As the world-wide pandemic continues, every single activity of our day to day life is severely disrupted however with the development of vaccine; there is a slight ray of hope. The COVID-19 pandemic followed by several lockdowns across the country has had a drastic impact on every sector including businesses and other industries. These situations lead to many asking whether the pandemic comes under the purview of ‘Act of God or ‘Force Majeure’ to excuse a party from non-performance of contract and raises an issue as to what are the legal repercussions and what role can the courts play ? In this article the concepts of force majeure and frustration of contracts are explained in brief-
In simple words, force majeure means “an even or an effect which can neither be anticipated nor be controlled and thereby it prevents any person from completing something which he has undertaken to do.” Such force majeure clauses are embedded in the contracts of most modern businesses. War, epidemic, pandemic, natural calamities, labor unrest are some of the examples of force majeure. Here if in contract deeds, pandemic is cited then essentially during COVID-19 period, the force majeure clause shall be invoked. Section 32 of Indian Contract Act, 1872 deals with rules of contingent contract. Although force majeure is not directly spoken about in section 32, it can be considered as a similar provision. It says that contingent contracts are those contracts entered on the happening or non- happening of a uncertain event, if the event becomes impossible the contract becomes void.1 Therefore, force majeure can be used as a defence for breach of contract.
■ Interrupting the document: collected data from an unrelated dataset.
==> config.mk <==
export PLATFORM = sky130hd
export DESIGN_NAME = vstep_unit
export DESIGN_NICKNAME = d
export VERILOG_FILES = /design/src/rtl/vstep_unit.sv
export SDC_FILE = /design/constraint.sdc
export NUM_CORES = 1
export LEC_CHECK = 0
export ABC_CLOCK_PERIOD_IN_PS = 1200
export BUFFER_PORTS_ARGS = -buffer_cell sky130_fd_sc_hd__buf_2
export CAP_MARGIN = 5
export CORE_AREA = 2 2 81 83
export CTS_CLUSTER_DIAMETER = 100
export DETAILED_ROUTE_END_ITERATION = 6
export DIE_AREA = 0 0 83 85
export PLACE_DENSITY = 0.59
export SLEW_MARGIN = 10
export SYNTH_ARGS = -nofsm -noshare
export SYNTH_HDL_FRONTEND = slang
export SYNTH_SLANG_ARGS = --single-unit
==> constraint.sdc <==
create_clock -name clk -period 1.2 [get_ports clk]
set_input_delay 0 -clock clk [delete_from_list [all_inputs] [get_ports clk]]
set_output_delay 0 -clock clk [all_outputs]
set_load 0.02 [all_outputs]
The Common Law of England in the beginning imposed rather a harsh principle in cases of breach of contract owing to certain external forces. The impossibility to perform was no exception. However, in the course of time, this approach was changed. Now, the settled position is that if owing to the impossibility of the event, the contract could not be performed the courts can end the contract. If the act itself becomes impossible it would be only doing severe damage to the parties to perform the same. This is based on the Latin maxim- ‘Les non cogit ad impossibilia’.2 When the discharge of a contract is rendered impossible owing to certain external factors is known as frustration and the doctrine of frustration is embedded in section 56. In the case of Taylor v. Coldwell3, it was observed that when the contract is entered between two parties and it is not unlawful then the promisor has to fulfill his duties, if he does not he will attract liability, this occurs only when the contract is positive and no other implied conditions are present.
In India the doctrine of frustration is equivalent to supervening impossibility or illegality. In the case of Satyabrat Ghose v. Mugneeram Banjur & Co. 4 , it was observed that Indian Courts must primarily look into section 32 and section 56 of the Contract Act. While section 32 covers contingent contracts, section 56 covers all other aspects. The primary focus of both is on the “impossibility” factor of an event.
The frustration of contracts automatically leads to dissolution of contract. In State of Rajasthan v. Madanswarup5, M an advocate was appointed to look after all criminal works in the High Court for Bikaner State. After merger of Bikaner to State of Rajasthan, a new High Court was established leading to termination of M’s services. M filed a suit for breach of contract and in this case the court applied the rule of frustration as the change of events were impossible to predict.
Even though Force Majeure and doctrine of frustration are inter-twined, there is a thin line of difference between them. The former is mostly a contractual provision and the other is a statutory provision. If the contract does not explicitly states the even for dissolution of contract, one can seek remedy by invoking section 56.
Consequences of Force Majeure and Frustration
In case of force majeure, it will depend on the express or implied terms mentioned in the contract. Such as termination of contract, waiver of certain rights, suspension of contract etc. Usually the parties decide what consequences are best suited for them at the time making the contract.
In case of complete frustration, the consequence of restitution will follow as per section 65. Under this principle, any benefit derived so far to any of the parties will have to be returned in case of void contract or frustration. In other words the consideration received must be reimbursed.
In some cases, the contract itself might contain provisions as to temporary suspension of contract till the situation of force majeure is resolved, or to provide time limits after which the contract can be terminated. In such cases, burden of proof lies on the party who invokes the force majeure clause.
Force majeure and frustration doctrine provides measures in case of exceptional situations. In the light of COVID- 19, the chances are more that the contracting parties invoke force majeure clause. The courts will of course decide it on the basis of merits of each case presented before it. Last year, the ministry of finance issued a office memorandum and clarified that the in the event of disruption of supply chain due to COVID-19 pandemic in China or any other country shall be considered as a natural calamity and the force majeure clause is invoked. It would be interesting to note, how the government and the courts will respond to such unpredictable situations once it is settled down. The courts will primarily try to understand the actual performance affected by COVID- 19 and how the contracting parties were disrupted by the same. Finally, the courts must consider the pandemic situation as an Act of God and grant the relief benefitting both the contracting parties.